(Supplied material Opens)
===== config.mk =====
export PLATFORM = sky130hd
export DESIGN_NAME = timer_counter
export DESIGN_NICKNAME = d
export VERILOG_FILES = /design/src/rtl/timer_counter_pkg.sv /design/src/rtl/timer_counter.sv
export SDC_FILE = /design/constraint.sdc
export NUM_CORES = 1
export LEC_CHECK = 0
export ABC_AREA = 1
export BUFFER_PORTS_ARGS = -buffer_cell sky130_fd_sc_hd__buf_2
export CAP_MARGIN = 20
export CORE_ASPECT_RATIO = 0.7
export CORE_UTILIZATION = 53
export DETAILED_ROUTE_END_ITERATION = 7
export GPL_TIMING_DRIVEN = 0
export PLACE_DENSITY_LB_ADDON = 0.3
export SYNTH_ARGS = -nofsm -noshare
export SYNTH_HDL_FRONTEND = slang
export SYNTH_SLANG_ARGS = --single-unit

===== constraint.sdc =====
create_clock -name clk -period 1.8 [get_ports clk]
set_input_delay 0.27 -clock clk [delete_from_list [all_inputs] [get_ports clk]]
set_output_delay 0.27 -clock clk [all_outputs]
set_load 0.03 [all_outputs]

===== src/rtl/timer_counter_pkg.sv =====
// timer_counter_pkg: register map, CTRL field positions, mode codes and FSM states.
package timer_counter_pkg;
    localparam logic [1:0] OFF_CTRL   = 2'd0;
    localparam logic [1:0] OFF_PRESET = 2'd1;
    localparam logic [1:0] OFF_COUNT  = 2'd2;

    localparam int CTRL_EN      = 0;
    localparam int CTRL_MODE_LO = 1;
    localparam int CTRL_MODE_HI = 2;
    localparam int CTRL_IM      = 3;

    localparam logic [1:0] MODE_ONESHOT = 2'd0;
    localparam logic [1:0] MODE_RELOAD  = 2'd1;

    typedef enum logic [1:0] {
        IDLE = 2'd0,
        LOAD = 2'd1,
        CNT  = 2'd2,
        INT  = 2'd3
    } state_t;
endpackage


===== src/rtl/timer_counter.sv =====
// timer_counter: bus-mapped countdown timer (CTRL/PRESET/COUNT) driving the core interrupt.
module timer_counter
    import timer_counter_pkg::*;
#(
    parameter int CNT_W = 32
) (
    input  logic        clk,
    input  logic        reset,
    input  logic        sel,
    input  logic [31:0] addr,
    input  logic [3:0]  byteen,
    input  logic [31:0] wdata,
    output logic [31:0] rdata,
    output logic        irq
);
    logic [3:0]       ctrl, ctrl_n;
    logic [CNT_W-1:0] preset, preset_n, count, count_n;
    state_t           state, state_n;
    logic             irq_flag, irq_flag_n;
    logic [1:0]       idx;
    logic             wr;
    logic [31:0]      wm_ctrl, wm_preset;
    logic             unused;

    function automatic logic [31:0] merge_bytes(input logic [31:0] old, input logic [31:0] d,
                                                input logic [3:0] be);
        logic [31:0] r;
        for (int i = 0; i < 4; i++) r[8*i +: 8] = be[i] ? d[8*i +: 8] : old[8*i +: 8];
        return r;
    endfunction

    assign idx       = addr[3:2];
    assign wr        = sel && |byteen;
    assign wm_ctrl   = merge_bytes({28'b0, ctrl}, wdata, byteen);
    assign wm_preset = merge_bytes(32'(preset), wdata, byteen);
    assign unused    = ^{addr[31:4], addr[1:0], wm_ctrl[31:4]};
    assign irq       = irq_flag & ctrl[CTRL_IM];

    always_comb begin
        rdata = idx == OFF_CTRL   ? {28'b0, ctrl} :
                idx == OFF_PRESET ? 32'(preset)   :
                idx == OFF_COUNT  ? 32'(count)    : 32'b0;
    end

    always_comb begin
        ctrl_n     = ctrl;
        preset_n   = preset;
        count_n    = count;
        state_n    = state;
        irq_flag_n = irq_flag;
        case (state)
            IDLE: if (ctrl[CTRL_EN]) state_n = LOAD;
            LOAD: begin
                count_n = preset;
                state_n = CNT;
            end
            CNT: begin
                if (!ctrl[CTRL_EN]) state_n = IDLE;
                else if (count > CNT_W'(1)) count_n = count - CNT_W'(1);
                else begin
                    count_n    = '0;
                    irq_flag_n = 1'b1;
                    state_n    = INT;
                end
            end
            default: begin
                state_n = IDLE;
                if (ctrl[CTRL_MODE_HI:CTRL_MODE_LO] == MODE_RELOAD) irq_flag_n = 1'b0;
                else ctrl_n[CTRL_EN] = 1'b0;
            end
        endcase
        // Bus writes to CTRL override the FSM's EN auto-clear and always drop the flag
        if (wr && idx == OFF_CTRL) begin
            ctrl_n     = wm_ctrl[3:0];
            irq_flag_n = 1'b0;
        end
        if (wr && idx == OFF_PRESET) preset_n = CNT_W'(wm_preset);
    end

    always_ff @(posedge clk) begin
        if (reset) begin
            ctrl     <= '0;
            preset   <= '0;
            count    <= '0;
            state    <= IDLE;
            irq_flag <= 1'b0;
        end else begin
            ctrl     <= ctrl_n;
            preset   <= preset_n;
            count    <= count_n;
            state    <= state_n;
            irq_flag <= irq_flag_n;
        end
    end
endmodule


# --- Yosys cells after proc, flatten, opt, wreduce, memory -nomap -nowiden ---
# Index checks and enable logic that the tools add are counted.
totals:
  reg_bits: 71
  inputBits: 71
  out_inout_bits: 33
  word_cells: 63
op_classes:
  addsub: 1
  order_cmp: 1
  eq_ne: 12
  mux: 18
  bitwise: 2
  n_reduce_logical: 20
op_table:
  columns: ["operator", "n"]
  rows:
  - ["$mux W32", 5]
  - ["$pmux W32 S2", 1]
  - ["$gt A32 B1 Y1 const B", 1]
  - ["$sub A32 B1 Y32 const B", 1]
  - ["$reduce_and A2 Y1", 7]
  - ["$ne A2 B2 Y1 const B", 4]
  - ["$mux W1", 7]
  - ["$eq A2 B1 Y1 const B", 3]
  - ["$mux W2", 3]
  - ["$pmux W2 S3", 1]
  - ["$eq A2 B2 Y1 const B", 2]
  - ["$logic_not A2 Y1", 2]
  - ["$ne A2 B1 Y1 const B", 2]
  - ["$reduce_and A4 Y1", 1]
  - ["$reduce_bool A2 Y1", 2]
  - ["$reduce_or A2 Y1", 2]
  - ["$reduce_or A4 Y1", 1]
  - ["$logic_and A1 B1 Y1", 3]
  - ["$ne A3 B3 Y1 const B", 1]
  - ["$reduce_and A3 Y1", 1]
  - ["$reduce_or A3 Y1", 1]
  - ["$pmux W1 S2", 1]
  - ["$and A1 B1 Y1", 1]
  - ["$not A1 Y1", 1]

# --- Longest topological paths before layout ---
logic_depth:
  depth_word: 5
  depth_mapped: 10
  depth_no_buf: 10

# --- Worst setup path after synthesis ---
# OpenSTA, ideal clock, no wires.
synth_path:
  path_kind: "input -> output"
  from: "input port addr[3]"
  to: "output port rdata[19]"
  arrival_ns: 1.423
  t_required_ns: 1.530
  slack_ns: 0.107
  stages: 6
  path_buffers: 2
  cell_sequence: "inv_1 nor2_1 inv_1 clkbuf_1 buf_1 o22ai_1"
synth_between:
  elab_chain_cells: 4
  word_cells_on_any_way: 6
synth_lines:
  columns: ["element", "line", "text"]
  rows:
  - ["start, declared", "timer_counter.sv:10", "input logic [31:0] addr,"]
  - ["$eq A2 B2 Y1", "timer_counter.sv:42", "idx == OFF_COUNT ? 32'(count) : 32'b0;"]
  - ["$mux W32", "timer_counter.sv:42", null]
  - ["$mux W32", "timer_counter.sv:41", "idx == OFF_PRESET ? 32'(preset) :"]
  - ["$mux W32 (*)", "timer_counter.sv:40", "rdata = idx == OFF_CTRL ? {28'b0, ctrl} :"]
  - ["end, declared", "timer_counter.sv:13", "output logic [31:0] rdata,"]
# Mark *: on every way between the ends. The rest lies on a longest branch, timed or not.

# --- Worst setup path after layout ---
layout_path:
  from: "input port addr[2]"
  to: "output port rdata[15]"
# Same word-level chain as after synthesis.

==> out/qor.yml <==
sta:
  hold_viol: 0
  fin_crit_sh: 0.969
  tightestPinTransition_ns: 0.598
  finalClockSkew_ns: 0.0110
  layout_setup_ws_ns: 0.0556
  relSlewSlack: 0.601
  layout_min_cycle_time_ns: 1.74
  tns_ns: 0
  hold_ws_ns: 0.118
  drv_slew: 0
  max_freq_ghz: 0.573
  setup_violations: 0
yosys:
  synthSimpleGateAreaFrac: 0.216
  synthMuxAreaShare: 0
  synth_area_leaders: "dfxtp_1 (36%), o21ai_0 (14%), a21oi_1 (8.9%)"
  yosysWarningCount: 0
  synth_top_family_by_area: "compound AO/OA/AOI/OAI gates"
  yosysTopAreaCell: "dfxtp_1"
  async_flop_share: 0
  syn_nets: 691
  synth.most_common_cell: "o21ai_0"
  netlist_top_cells_count: "o21ai_0 (109), inv_1 (90), nand2_1 (90)"
  synth_area_um2: 3990
  synth-xor-area-share: 0.0241
  netlist_instances: 618
  synth-compound-area-share: 0.282
  yosys_register_bits: 71
  synth_top_area_frac: 0.356
  synth_adder_area_share: 0.00627
  synth_top_flop_cell: "dfxtp_1"
  synth_edf_count: 0
  synth_area_per_cell_um2: 6.46
  synth-seq-area-share: 0.356
  yosysUniqueCellTypes: 23
cts:
  h-tree-depth: 3
  cts.reportedPaths.clkPinSlew_ns: 0.07
  clock_latency_ns: 0.36
  cts_tree: "done"
  cts_max_path_buffers: 2
  cts.sinks: 71
  numCtsBuffers: 9
  root_buffer: "clkbuf_8"
cells_and_area:
  nNetsFinal: 780
  drive_above_1_share: 0.171
  area_delta_synth_final_pct: 21.6
  fin_area_um2: 4850
  n_antenna_cell: 0
detailed_routing:
  vias: 4590
  routedWlPerCell_um: 15.8
  drtPass1Iterations: 5
  drc: 0
  drt_wl_total_um: 12800
  ant_nets: 0
  drtIter0Drc: 371
  viasPerCell: 5.67
floorplanning:
  ioPinCount: 104
  die_area_um2: 7890
  start_util: 0.548
  die_y_um: 74.6
  die_width_um: 106
  std_cell_rows: 26
  core_um2: 7290
setup_path:
  crit_arrival_ns: 1.47
  worstPathRequired_ns: 1.53
  path_class: "primary input to primary output"
  reg2reg_to: "count[26]"
  cp-end-kind: "primary output"
  reg2reg_depth: 10
  ff2ff_setup_slack_ns: 0.06
  cp-start-kind: "primary input"
  critPathMaxFanout: 10
  rr_startpoint: "count[7]"
place:
  portBuffers: 73
  placed_cell_area_um2: 4480
  place.gp.congestion: 0.968
  dpl.hpwl_um: 9030
  dp_slack_ns: -0.271
hold_path:
  hold_end: "ctrl[0]"
  hp-start: "reset"
  hp-class: "primary input to register"
  holdPathStages: 2
pwr:
  total_power_mw: 3.76
  leakage_nw: 2.13
  power_density_nw_per_um2: 774
  irDropWorstVdd_mv: 0.710
global_routing:
  grt_use_total: 0.332
  grt_pass1_vias: 4003
  antenna_found_initial: 0
  overflow: 0
  grt_pass1_wl_um: 19900
  grt_max_degree: 12
job:
  maxCapViolCount: 0
run_status:
  outcome: "finished, final reports clean"
==> through the flow <==
stage	util	std cells
finish	0.666	810
detailed placement	0.615	789
global route	0.666	810
global placement	0.615	789
CTS	0.660	810
floorplan	-	618
==> cell families after synthesis <==
family	count (synthesis)
AO/OA/AOI/OAI	213
XOR/XNOR	11
adder cells (fa/ha/maj)	2
buffers and inverters	119
flip-flops	71
AND/OR/NAND/NOR	202
==> what timing repair did <==
| item | 4_1_cts | 5_1_grt |
|---|---|---|
| hold buffers | 0 | 0 |
| cloned | 3 | 0 |
| gates resized for setup | 15 | 21 |
| endpoints found under the setup margin | 41 | 46 |
| pin swaps | 2 | 1 |
| buffers inserted | 2 | 0 |
==> power by group <==
group | internal, mW | switching [mW]
registers | 1.61 | 0.0266
clock network | 0.933 | 0.612
logic | 0.190 | 0.387
==> area by class of cell <==
type | instances | area, um2
Sequential cell | 71 | 1420
Buffer | 29 | 143
Fill cell | 672 | 2430
Inverter | 90 | 338
Timing Repair Buffer | 78 | 422
Clock buffer | 14 | 183
Tap cell | 98 | 123
Clock inverter | 2 | 60.1
Multi-Input combinational cell | 428 | 2160
==> critical path: stages <==
cell,delay [ns]
buf_2,0.12
inv_1,0.05
nor2_1,0.03
inv_1,0.19
buf_1,0.46
o22ai_1,0.15
buf_2,0.21
==> layout by cell type (no fill, tap or decap), types with 2 or more instances in the layout <==
master,count
o21ai_0,109
nand2_1,90
inv_1,89
buf_2,73
a21oi_1,70
dfxtp_1,69
nor2_1,51
nand3_1,38
o22ai_1,28
clkbuf_1,19
clkbuf_8,13
xor2_1,10
nand4_1,7
clkbuf_2,5
nor2_4,5
nor2_2,4
o221ai_1,4
buf_6,4
buf_4,4
nand2_2,2
nand2_4,2
bufinv_16,2
dfxtp_2,2
==> routing by layer <==
metal,global-route usage,routed length [um]
met1,0.458,5670
met2,0.510,5480
met3,0.0701,1300
met4,0.137,320
met5,0,0
==> flip-flops by register name, indices dropped and copies added, names as in the netlist <==
name and cells:
preset 32, count 32, irq_flag 1, state 2
ctrl 4
==> worst max path at each step <==
| stage | start | to |
|---|---|---|
| global route | state[1] | count[23] |
| global placement | addr[3] | rdata[24] |
| finish | addr[2] | rdata[15] |
| detailed placement | addr[3] | rdata[24] |
| CTS | addr[2] | rdata[2] |
| floorplan | addr[3] | rdata[19] |
Power figures use the tool's default switching activity.
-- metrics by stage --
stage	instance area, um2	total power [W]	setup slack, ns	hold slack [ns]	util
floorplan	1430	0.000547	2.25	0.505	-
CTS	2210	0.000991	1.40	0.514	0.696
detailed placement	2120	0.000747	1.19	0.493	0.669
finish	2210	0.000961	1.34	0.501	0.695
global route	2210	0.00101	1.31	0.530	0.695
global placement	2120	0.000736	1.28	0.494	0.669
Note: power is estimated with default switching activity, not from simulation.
--- src/rtl/vc_route_demux_pkg.sv ---
// Shared constants and state encoding for the vc_route_demux consumer stage.
// Holds the route-field position, destination count and one-hot helper.
package vc_route_demux_pkg;

  localparam int NUM_DEST = 4;
  localparam int SEL_LSB  = 8;

  typedef enum logic [1:0] {
    IDLE  = 2'd0,
    FETCH = 2'd1,
    ROUTE = 2'd2
  } state_e;

  function automatic logic [NUM_DEST-1:0] dest_onehot(input logic [1:0] sel);
    return NUM_DEST'(1) << sel;
  endfunction

endpackage

--- src/rtl/vc_route_demux_if.sv ---
// Upstream FIFO read side, downstream push side and observability bus of vc_route_demux.
// master = the demux itself, slave = the surrounding FIFOs / bench.
interface vc_route_demux_if #(
  parameter int DATA_WIDTH = 10,
  parameter int CNT_WIDTH  = 8
);

  logic                  fifo_empty;
  logic [DATA_WIDTH-1:0] fifo_data;
  logic                  fifo_pop;
  logic [3:0]            almost_full_out;
  logic [3:0]            push_out;
  logic [DATA_WIDTH-1:0] data_out;
  logic                  busy;
  logic [4*CNT_WIDTH-1:0] fwd_count;

  modport master (
    input  fifo_empty, fifo_data, almost_full_out,
    output fifo_pop, push_out, data_out, busy, fwd_count
  );

  modport slave (
    output fifo_empty, fifo_data, almost_full_out,
    input  fifo_pop, push_out, data_out, busy, fwd_count
  );

endinterface

--- src/rtl/vc_route_demux_dest_counter_bank.sv ---
// Four wrapping per-destination forwarded-word counters; +1 on the edge after an inc bit.
// No backpressure: counts whatever push strobes it is given.
module vc_route_demux_dest_counter_bank
  import vc_route_demux_pkg::*;
#(
  parameter int CNT_WIDTH = 8
) (
  input  logic                          clk,
  input  logic                          reset,
  input  logic [NUM_DEST-1:0]           inc,
  output logic [NUM_DEST*CNT_WIDTH-1:0] fwd_count
);

  logic [CNT_WIDTH-1:0] cnt_q [NUM_DEST];
  logic [CNT_WIDTH-1:0] cnt_d [NUM_DEST];

  always_comb begin
    for (int i = 0; i < NUM_DEST; i++) begin
      cnt_d[i] = cnt_q[i] + CNT_WIDTH'(inc[i]);
    end
  end

  always_ff @(posedge clk or negedge reset) begin
    if (!reset) begin
      for (int i = 0; i < NUM_DEST; i++) begin
        cnt_q[i] <= '0;
      end
    end else begin
      for (int i = 0; i < NUM_DEST; i++) begin
        cnt_q[i] <= cnt_d[i];
      end
    end
  end

  always_comb begin
    fwd_count = '0;
    for (int i = 0; i < NUM_DEST; i++) begin
      fwd_count[i*CNT_WIDTH +: CNT_WIDTH] = cnt_q[i];
    end
  end

endmodule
(Supplied material Closes)
Exercise directions: In these entries, please give the number of lines holding the string "declared" and nothing more.

Finished exercise: 2